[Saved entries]
==========

--- src/hw/rtl/nmu_pkg.sv ---
`timescale 1ns / 1ps
// ----------------------------------------------------------------------------
// nmu_pkg: shared constants and functions of the nimber multiplier
// Small-field nim products and the constant multiplies that fold a high*high
// product back into the low half at each level of the field tower.
// ----------------------------------------------------------------------------
package nmu_pkg;

  localparam int WORD_BITS_DEFAULT = 64;
  localparam int LATENCY = 8;

  // Nim product in the 2-bit field.
  function automatic logic [1:0] nim2(input logic [1:0] a, input logic [1:0] b);
    nim2 = {(a[0] & b[1]) ^ (a[1] & b[0]) ^ (a[1] & b[1]),
            (a[0] & b[0]) ^ (a[1] & b[1])};
  endfunction

  // Multiply by 2 in the 2-bit field.
  function automatic logic [1:0] mulc2(input logic [1:0] x);
    mulc2 = {x[0] ^ x[1], x[1]};
  endfunction

  // Nim product in the 4-bit field, middle term by the Karatsuba form.
  function automatic logic [3:0] nim4(input logic [3:0] a, input logic [3:0] b);
    logic [1:0] hh, mm, ll;
    hh = nim2(a[3:2], b[3:2]);
    mm = nim2(a[3:2] ^ a[1:0], b[3:2] ^ b[1:0]);
    ll = nim2(a[1:0], b[1:0]);
    nim4 = {mm ^ ll, mulc2(hh) ^ ll};
  endfunction

  // Multiply by the top bit of the field, one function per width.
  function automatic logic [3:0] mulc4(input logic [3:0] x);
    logic [1:0] hh;
    hh = mulc2(x[3:2]);
    mulc4 = {hh ^ mulc2(x[1:0]), mulc2(hh)};
  endfunction

  function automatic logic [7:0] mulc8(input logic [7:0] x);
    logic [3:0] hh;
    hh = mulc4(x[7:4]);
    mulc8 = {hh ^ mulc4(x[3:0]), mulc4(hh)};
  endfunction

  function automatic logic [15:0] mulc16(input logic [15:0] x);
    logic [7:0] hh;
    hh = mulc8(x[15:8]);
    mulc16 = {hh ^ mulc8(x[7:0]), mulc8(hh)};
  endfunction

  function automatic logic [31:0] mulc32(input logic [31:0] x);
    logic [15:0] hh;
    hh = mulc16(x[31:16]);
    mulc32 = {hh ^ mulc16(x[15:0]), mulc16(hh)};
  endfunction

endpackage

--- src/hw/rtl/nimber_multiplier_64_unit.sv ---
`timescale 1ns / 1ps
// ----------------------------------------------------------------------------
// nimber_multiplier_64_unit: pipelined 64-bit nim multiplier
// Returns the nim product of two operands in the nimber field of order 2^64.
// ----------------------------------------------------------------------------
// Usage:
//   Drive multiplicand_a / multiplicand_b and raise start for one cycle per
//   item. An item is taken at every edge where start is high and busy is low;
//   busy is tied low, so one item enters every cycle.
//   The product shows on nim_product with done high for exactly one cycle
//   once the item has passed all stages. Results leave in accept order.
//   Throughput is one item per clock; the pipeline has eight stages:
//   three split levels (64->32->16->8), one 4-bit table level, and four
//   combine levels (8, 16, 32, 64 bits).
//   Each level uses the Karatsuba form: hi = mid ^ low, lo = high*2^(h-1)^low,
//   so a 64-bit product is built from 81 small 4-bit products.
//   The receiver cannot stall; done is a strobe and must be sampled.
//   Reset clears the valid pipe only; items in flight are dropped.
//   Operand bits at and above WORD_BITS are masked off; narrower widths sit
//   in a subfield, so the full 64-bit datapath gives the same product.
// ----------------------------------------------------------------------------
module nimber_multiplier_64_unit #(
  parameter int WORD_BITS = nmu_pkg::WORD_BITS_DEFAULT
) (
  input  logic        clk,
  input  logic        rst,
  input  logic        start,
  output logic        busy,
  input  logic [63:0] multiplicand_a,
  input  logic [63:0] multiplicand_b,
  output logic        done,
  output logic [63:0] nim_product
);
  import nmu_pkg::*;

  localparam logic [63:0] OP_MASK =
    (WORD_BITS >= 64) ? {64{1'b1}} : ((64'd1 << WORD_BITS) - 64'd1);

  logic [LATENCY-1:0] vld;
  logic [63:0] am, bm;

  // split levels
  logic [31:0] a1 [3];
  logic [31:0] b1 [3];
  logic [15:0] a2 [9];
  logic [15:0] b2 [9];
  logic [7:0]  a3 [27];
  logic [7:0]  b3 [27];
  // product levels
  logic [3:0]  p4 [81];
  logic [7:0]  p5 [27];
  logic [15:0] p6 [9];
  logic [31:0] p7 [3];
  logic [63:0] p8;

  assign busy = 1'b0;
  assign am = multiplicand_a & OP_MASK;
  assign bm = multiplicand_b & OP_MASK;

  // Advance valid bits alongside the data.
  always_ff @(posedge clk) begin
    if (rst) begin
      vld <= '0;
    end else begin
      vld <= {vld[LATENCY-2:0], start & ~busy};
    end
  end

  // Split: child 0 takes the high halves, child 1 their sums, child 2 the low.
  always_ff @(posedge clk) begin
    a1[0] <= am[63:32];
    a1[1] <= am[63:32] ^ am[31:0];
    a1[2] <= am[31:0];
    b1[0] <= bm[63:32];
    b1[1] <= bm[63:32] ^ bm[31:0];
    b1[2] <= bm[31:0];
    for (int p = 0; p < 3; p++) begin
      a2[3*p]   <= a1[p][31:16];
      a2[3*p+1] <= a1[p][31:16] ^ a1[p][15:0];
      a2[3*p+2] <= a1[p][15:0];
      b2[3*p]   <= b1[p][31:16];
      b2[3*p+1] <= b1[p][31:16] ^ b1[p][15:0];
      b2[3*p+2] <= b1[p][15:0];
    end
    for (int p = 0; p < 9; p++) begin
      a3[3*p]   <= a2[p][15:8];
      a3[3*p+1] <= a2[p][15:8] ^ a2[p][7:0];
      a3[3*p+2] <= a2[p][7:0];
      b3[3*p]   <= b2[p][15:8];
      b3[3*p+1] <= b2[p][15:8] ^ b2[p][7:0];
      b3[3*p+2] <= b2[p][7:0];
    end
    // Last split feeds the 4-bit products directly.
    for (int p = 0; p < 27; p++) begin
      p4[3*p]   <= nim4(a3[p][7:4], b3[p][7:4]);
      p4[3*p+1] <= nim4(a3[p][7:4] ^ a3[p][3:0], b3[p][7:4] ^ b3[p][3:0]);
      p4[3*p+2] <= nim4(a3[p][3:0], b3[p][3:0]);
    end
  end

  // Combine: hi = mid ^ low, lo = mulc(high) ^ low.
  always_ff @(posedge clk) begin
    for (int p = 0; p < 27; p++) begin
      p5[p] <= {p4[3*p+1] ^ p4[3*p+2], mulc4(p4[3*p]) ^ p4[3*p+2]};
    end
    for (int p = 0; p < 9; p++) begin
      p6[p] <= {p5[3*p+1] ^ p5[3*p+2], mulc8(p5[3*p]) ^ p5[3*p+2]};
    end
    for (int p = 0; p < 3; p++) begin
      p7[p] <= {p6[3*p+1] ^ p6[3*p+2], mulc16(p6[3*p]) ^ p6[3*p+2]};
    end
    p8 <= {p7[1] ^ p7[2], mulc32(p7[0]) ^ p7[2]};
  end

  assign done        = vld[LATENCY-1];
  assign nim_product = p8;

endmodule

--- config.mk ---
export PLATFORM = sky130hd
export DESIGN_NAME = nimber_multiplier_64_unit
export DESIGN_NICKNAME = d
export VERILOG_FILES = /design/src/hw/rtl/nmu_pkg.sv /design/src/hw/rtl/nimber_multiplier_64_unit.sv
export SDC_FILE = /design/constraint.sdc
export NUM_CORES = 2
export LEC_CHECK = 0
export BUFFER_PORTS_ARGS = -buffer_cell sky130_fd_sc_hd__buf_2
export CORE_MARGIN = 4
export CORE_UTILIZATION = 30
export CTS_CLUSTER_DIAMETER = 200
export DETAILED_ROUTE_END_ITERATION = 16
export MAX_ROUTING_LAYER = met4
export PLACE_DENSITY_LB_ADDON = 0.25
export REMOVE_ABC_BUFFERS = 1
export SYNTH_ARGS = -nofsm -noshare
export SYNTH_HDL_FRONTEND = slang
export SYNTH_SLANG_ARGS = --single-unit
export TNS_END_PERCENT = 100
--- constraint.sdc ---
create_clock -name clk -period 3.4 [get_ports clk]
set_clock_uncertainty 0.1 [all_clocks]
set_input_delay 0.68 -clock clk [delete_from_list [all_inputs] [get_ports clk]]
set_output_delay 0.68 -clock clk [all_outputs]
set_load 0.02 [all_outputs]
==> out/metrics.csv <==
metric,value,unit
worstPathCellList,xnor2_1 -> xor2_1 -> xnor2_1 -> xnor3_2 -> xnor3_1,
dr.pass1.iters,5,
track_usage,0.163,
hold_viol_final,0,
crit_slowest_cell,xnor2_1,
cp_common_cell,xnor2_1,
synth.avg_cell_area,11.1,sq um
power_leakage,30.4,nW
place_congestion,0.891,
cts.sinks,1764,
final_net_count,6560,
wl_per_cell,19.6,um
io_buffers,195,
ctsResizeCount,0,
wl,188000,um
layout-drive-gt1-share,0.0925,
clockRootBuffer,clkbuf_16,
cts_buffers,175,
rows,173,
ys_ff_latch,1764,
fillers,22000,
synth.distinct_cells,34,
grt_pass1_wl,267000,um
worst_slack,0.637,ns
via_per_inst,4.19,
grt_pass1_vias,39200,
ys_warn_count,0,
start_util,0.302,
cp.required,4.00,ns
grt.overflow.total,0,
r2r-start,p7[0][27],
drv_slew,0,
synthAdderAreaFrac,0,
synth_top_family_by_area,XOR/XNOR gates,
synth_compound_area_frac,0.0455,
grt_max_degree,17,
path_clk_slew,0.06,ns
fmax,362,MHz
remaining_drc_errors,0,
worstMarginPinSlew,0.997,ns
cts_setup_buffers,0,
hold_class,reg2reg,
maxCapViolCount,0,
core,0.222,sq mm
netlist_instances,6041,
outcome,"finished, final reports clean",
ant_nets,0,
crit_path_start_kind,flip-flop,
vias,40100,
drt_iter0_drc,2244,
path_max_fanout,6,
post-route-period-util,0.813,
dpl.hpwl,156000,um
min_to,a3[0][72],
synth-simple-area-share,0.0649,
crit_path_end_kind,flip-flop,
finalSetupViolCount,0,
ir_worst_vdd,0.00152,V
reg2reg_setup_slack,0.64,ns
rsz0062_at_grt,no,
ys_seq_area_frac,0.526,
antenna_found_initial,29,
cts.hold.buffers_added,131,
io_pins,197,
hp-start,a2[0][56],
max_slew_margin,0.333,
dieArea,0.231,sq mm
cts_htree_levels,4,
cts_tree,done,
crit_path_max_incr_delay,0.61,ns
p_per_area,1230,mW/mm^2
die_width,481,um
min_period,2.76,ns
clockBufferDepth,3,
die_y,481,um
crit_arrival,3.36,ns
synthXorXnorAreaFrac,0.335,
r2r-end,nim_product[3],
timing.setup.tns,0,ns
synthMuxAreaShare,0.0199,
final_util,0.354,
insertion_delay,0.85,ns
holdPathStages,0,
area_growth,17.4,%
syn_area,0.0671,sq mm
r2r_cells,5,
crit_type,reg2reg,
dp_slack,0.650,ns
## sequential cells by signal, indices dropped and copies added (netlist names)
register / flops
a3: 216
b3: 216
b2: 144
p4: 324
b1: 96
vld: 8
p7: 96
p6: 144
p5: 216
a1: 96
nim_product: 64
a2: 144
## critical path: cells and delay by family, from the launching register on
kind	cells	cell delay, ns
XOR/XNOR	5	2.13
flip-flops	1	0.43
## cells in the final DEF, fill, tap and decap left out, types with 3 or more instances in the layout
cell and count:
nor3_1 69, a22o_1 54, xnor3_1 12, clkinv_16 12, o21ai_0 104, buf_2 195
xnor2_1 1434, dfxtp_1 1764, nor3b_1 10, mux2i_1 10, nand3_1 25, a211oi_1 73
xnor2_2 6, and4_1 24, inv_6 7, mux2_2 110, o211ai_1 28, nand2b_1 131
clkbuf_8 32, clkinvlp_4 11, diode_2 16, nand2_1 311, xor2_2 3, inv_1 27
bufinv_16 12, clkbuf_1 29, o22ai_1 36, dlygate4sd3_1 131, clkinv_4 9, nor2b_1 36
a21oi_1 212, clkbuf_16 175, nor2_1 361, clkinv_2 30, xor2_1 1072
## cells by family after synthesis
group / after synthesis
flops: 1764
compound gates: 509
xor+xnor: 2532
mux: 120
other cells: 1
buf+inv: 143
simple gates: 972
## Yosys cell counts
master    number  area (sq um)
dfxtp_1     1764         35300
xnor2_1     1434         12600
xor2_1      1072          9390
nor2_1       361          1360
nand2_1      311          1170
a21oi_1      212          1060
nand2b_1     131           820
clkbuf_1     112           420
mux2_2       110          1240
o21ai_0      104           521
a211oi_1      73           548
nor3_1        69           345
a22o_1        54           473
nor2b_1       36           225
o22ai_1       36           225
o211ai_1      28           210
inv_1         27           101
nand3_1       25           125
and4_1        24           210
xnor3_1       12           270
mux2i_1       10           100
nor3b_1       10          75.1
xnor2_2        6          97.6
xor2_2         3          48.8
a211o_1        2          17.5
and2_1         2          12.5
buf_4          2          15.0
buf_6          2          22.5
nand3b_1       2          15.0
xnor2_4        2          55.1
xor3_1         2          47.6
conb_1         1          3.75
or4_1          1          7.51
xnor3_2        1          23.8
## worst max path at each step
stage               slack, ns  cells after the start         endpoint      start
CTS                      0.69                      5   nim_product[3]  p7[0][27]
floorplan                0.90                      5  nim_product[15]  p7[0][30]
detailed placement       0.65                      5   nim_product[3]  p7[0][27]
global placement         0.65                      5   nim_product[3]  p7[0][27]
global route             0.51                      5   nim_product[3]  p7[0][27]
finish                   0.64                      5   nim_product[3]  p7[0][27]
## layout make-up
type | instances | area [sq um] | area share
multi-input combinational | 4134 | 31200 | 0.397
tap | 2975 | 3720 | 0.0473
sequential | 1764 | 35300 | 0.448
clock inverter | 83 | 1130 | 0.0143
timing repair buffer | 327 | 2290 | 0.0291
clock buffer | 236 | 4930 | 0.0626
antenna | 16 | 40.0 | 0.000508
inverter | 27 | 101 | 0.00129
## per-stage QoR
step                      hold slack, ns  cells  area, sq um  total power (W)
final                              0.243   9562        78800           0.0971
after floorplan                    0.249   5925        66700           0.0655
after global routing               0.238   9548        78700            0.102
after CTS                          0.228   9546        78700           0.0981
after global placement             0.254   9096        71400           0.0779
after detailed placement           0.253   9096        71400           0.0781
## power by group
group / switching (W) / internal [W]
registers: 0.00628 / 0.0283
clock network: 0.00851 / 0.0113
logic: 0.0217 / 0.0210
## per-layer routing
layer	routed length (um)	part of all wire	vias up	global-route usage
li1	-	-	20100	-
met1	90100	0.48	18900	0.222
met2	82600	0.44	831	0.243
met3	7940	0.042	314	0.0232
met4	7230	0.038	0	0.0645
met5	0	0	-	-
Note: power is estimated with default switching activity, not from simulation.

==========

- **EXERCISE PROMPT**
Starting at the top of the data above, repeat every line exactly until the line containing "b[1]) ^ (a[1] & b[0])" has been given, then stop.

- **REPLY**
--- src/hw/rtl/nmu_pkg.sv ---
`timescale 1ns / 1ps
// ----------------------------------------------------------------------------
// nmu_pkg: shared constants and functions of the nimber multiplier
// Small-field nim products and the constant multiplies that fold a high*high
// product back into the low half at each level of the field tower.
// ----------------------------------------------------------------------------
package nmu_pkg;

  localparam int WORD_BITS_DEFAULT = 64;
  localparam int LATENCY = 8;

  // Nim product in the 2-bit field.
  function automatic logic [1:0] nim2(input logic [1:0] a, input logic [1:0] b);
    nim2 = {(a[0] & b[1]) ^ (a[1] & b[0]) ^ (a[1] & b[1]),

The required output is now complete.